[Start of Attachment]

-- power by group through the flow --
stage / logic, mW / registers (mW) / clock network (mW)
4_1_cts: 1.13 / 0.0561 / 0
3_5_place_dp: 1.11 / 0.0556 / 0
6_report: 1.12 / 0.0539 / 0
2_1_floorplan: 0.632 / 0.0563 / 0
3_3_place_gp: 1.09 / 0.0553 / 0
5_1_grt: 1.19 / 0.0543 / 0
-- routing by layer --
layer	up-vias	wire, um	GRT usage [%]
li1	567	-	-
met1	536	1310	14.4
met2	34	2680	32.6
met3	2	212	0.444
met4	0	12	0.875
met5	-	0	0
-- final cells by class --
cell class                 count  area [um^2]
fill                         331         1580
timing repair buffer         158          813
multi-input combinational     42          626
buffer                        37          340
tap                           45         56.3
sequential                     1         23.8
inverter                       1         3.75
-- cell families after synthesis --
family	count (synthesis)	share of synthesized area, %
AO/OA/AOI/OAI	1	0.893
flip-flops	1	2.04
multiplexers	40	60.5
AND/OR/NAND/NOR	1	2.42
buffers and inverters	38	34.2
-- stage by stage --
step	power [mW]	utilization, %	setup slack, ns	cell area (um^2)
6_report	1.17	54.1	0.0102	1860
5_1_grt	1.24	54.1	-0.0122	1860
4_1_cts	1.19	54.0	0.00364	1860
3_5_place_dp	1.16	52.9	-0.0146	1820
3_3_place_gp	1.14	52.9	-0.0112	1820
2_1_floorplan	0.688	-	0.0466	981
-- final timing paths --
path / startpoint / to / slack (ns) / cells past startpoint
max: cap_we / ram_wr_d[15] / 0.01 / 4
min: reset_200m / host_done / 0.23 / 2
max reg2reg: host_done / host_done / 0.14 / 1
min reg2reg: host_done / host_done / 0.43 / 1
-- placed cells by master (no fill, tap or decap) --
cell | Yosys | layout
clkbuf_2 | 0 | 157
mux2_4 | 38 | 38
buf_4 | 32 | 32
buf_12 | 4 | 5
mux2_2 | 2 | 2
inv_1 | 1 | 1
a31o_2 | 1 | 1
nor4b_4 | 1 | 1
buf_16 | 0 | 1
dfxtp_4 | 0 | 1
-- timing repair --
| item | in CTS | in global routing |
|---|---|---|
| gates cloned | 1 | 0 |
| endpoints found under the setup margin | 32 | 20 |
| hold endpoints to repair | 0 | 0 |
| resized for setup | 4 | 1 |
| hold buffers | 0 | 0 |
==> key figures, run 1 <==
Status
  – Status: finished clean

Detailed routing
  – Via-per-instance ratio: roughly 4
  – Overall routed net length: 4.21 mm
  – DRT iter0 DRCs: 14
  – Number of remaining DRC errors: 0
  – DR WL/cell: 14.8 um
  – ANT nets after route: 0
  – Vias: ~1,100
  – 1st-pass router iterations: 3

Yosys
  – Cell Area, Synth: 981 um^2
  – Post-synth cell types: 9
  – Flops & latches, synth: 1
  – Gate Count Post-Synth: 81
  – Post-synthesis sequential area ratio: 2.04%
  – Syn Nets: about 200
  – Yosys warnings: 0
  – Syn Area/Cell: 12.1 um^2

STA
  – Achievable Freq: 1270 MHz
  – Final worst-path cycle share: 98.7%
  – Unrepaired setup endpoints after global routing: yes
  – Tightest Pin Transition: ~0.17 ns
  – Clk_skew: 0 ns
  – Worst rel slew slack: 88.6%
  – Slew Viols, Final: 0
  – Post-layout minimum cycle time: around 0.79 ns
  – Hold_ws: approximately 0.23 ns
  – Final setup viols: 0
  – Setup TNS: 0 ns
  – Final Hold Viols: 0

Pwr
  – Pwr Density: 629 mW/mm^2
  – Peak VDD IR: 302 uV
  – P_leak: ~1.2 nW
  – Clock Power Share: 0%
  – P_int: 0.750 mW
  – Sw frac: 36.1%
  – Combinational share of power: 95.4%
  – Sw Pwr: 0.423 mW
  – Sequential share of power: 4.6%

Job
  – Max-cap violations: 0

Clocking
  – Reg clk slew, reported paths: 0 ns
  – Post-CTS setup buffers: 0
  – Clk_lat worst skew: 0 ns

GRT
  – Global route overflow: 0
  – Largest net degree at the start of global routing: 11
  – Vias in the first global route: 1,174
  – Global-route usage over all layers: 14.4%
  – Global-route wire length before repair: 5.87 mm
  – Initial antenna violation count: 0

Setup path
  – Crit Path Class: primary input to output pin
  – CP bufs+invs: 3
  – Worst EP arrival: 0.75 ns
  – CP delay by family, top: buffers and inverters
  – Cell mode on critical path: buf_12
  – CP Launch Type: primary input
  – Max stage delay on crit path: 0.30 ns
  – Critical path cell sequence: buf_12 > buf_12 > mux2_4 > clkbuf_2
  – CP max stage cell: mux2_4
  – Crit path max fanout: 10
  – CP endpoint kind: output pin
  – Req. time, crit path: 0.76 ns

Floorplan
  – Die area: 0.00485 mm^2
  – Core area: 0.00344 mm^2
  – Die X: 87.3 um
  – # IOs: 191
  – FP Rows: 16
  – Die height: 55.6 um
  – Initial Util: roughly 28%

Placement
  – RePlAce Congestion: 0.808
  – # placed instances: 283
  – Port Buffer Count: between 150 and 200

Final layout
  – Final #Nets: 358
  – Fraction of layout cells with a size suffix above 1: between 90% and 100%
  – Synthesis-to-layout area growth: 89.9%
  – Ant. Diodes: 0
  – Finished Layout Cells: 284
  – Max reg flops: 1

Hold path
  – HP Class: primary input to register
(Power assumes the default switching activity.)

[End of Attachment]
[Start of Attachment]

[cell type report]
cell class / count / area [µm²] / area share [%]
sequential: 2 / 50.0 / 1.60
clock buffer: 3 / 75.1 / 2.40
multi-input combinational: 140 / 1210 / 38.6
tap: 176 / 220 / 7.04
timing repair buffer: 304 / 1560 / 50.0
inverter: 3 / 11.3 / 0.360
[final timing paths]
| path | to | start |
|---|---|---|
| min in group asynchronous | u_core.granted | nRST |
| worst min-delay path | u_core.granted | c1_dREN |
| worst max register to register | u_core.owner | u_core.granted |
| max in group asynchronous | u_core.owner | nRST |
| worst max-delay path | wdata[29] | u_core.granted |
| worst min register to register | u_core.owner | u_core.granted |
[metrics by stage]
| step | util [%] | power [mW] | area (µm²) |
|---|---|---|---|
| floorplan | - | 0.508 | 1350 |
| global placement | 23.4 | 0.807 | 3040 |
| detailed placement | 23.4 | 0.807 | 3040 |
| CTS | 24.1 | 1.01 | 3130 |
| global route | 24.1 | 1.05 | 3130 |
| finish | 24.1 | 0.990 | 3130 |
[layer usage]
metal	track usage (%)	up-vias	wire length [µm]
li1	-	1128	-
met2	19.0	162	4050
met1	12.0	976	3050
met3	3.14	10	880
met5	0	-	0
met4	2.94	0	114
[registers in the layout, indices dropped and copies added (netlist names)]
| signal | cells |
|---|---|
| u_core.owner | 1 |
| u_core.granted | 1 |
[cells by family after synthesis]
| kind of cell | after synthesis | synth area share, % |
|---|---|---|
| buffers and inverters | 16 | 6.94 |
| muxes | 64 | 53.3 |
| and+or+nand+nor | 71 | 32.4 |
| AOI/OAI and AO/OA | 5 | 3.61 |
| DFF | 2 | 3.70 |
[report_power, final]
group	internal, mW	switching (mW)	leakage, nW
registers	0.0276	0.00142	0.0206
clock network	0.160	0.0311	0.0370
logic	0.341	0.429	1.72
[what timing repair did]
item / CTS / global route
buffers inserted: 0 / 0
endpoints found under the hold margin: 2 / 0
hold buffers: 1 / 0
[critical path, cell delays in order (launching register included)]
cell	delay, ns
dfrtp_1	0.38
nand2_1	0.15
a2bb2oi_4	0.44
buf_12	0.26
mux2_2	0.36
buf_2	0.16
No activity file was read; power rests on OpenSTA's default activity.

[End of Attachment]

→ **What you have to do**:
Wherever the string "length" occurs in the records, copy the line it is in.

→ **Task response**:
  – Overall routed net length: 4.21 mm
  – Global-route wire length before repair: 5.87 mm
metal	track usage (%)	up-vias	wire length [µm]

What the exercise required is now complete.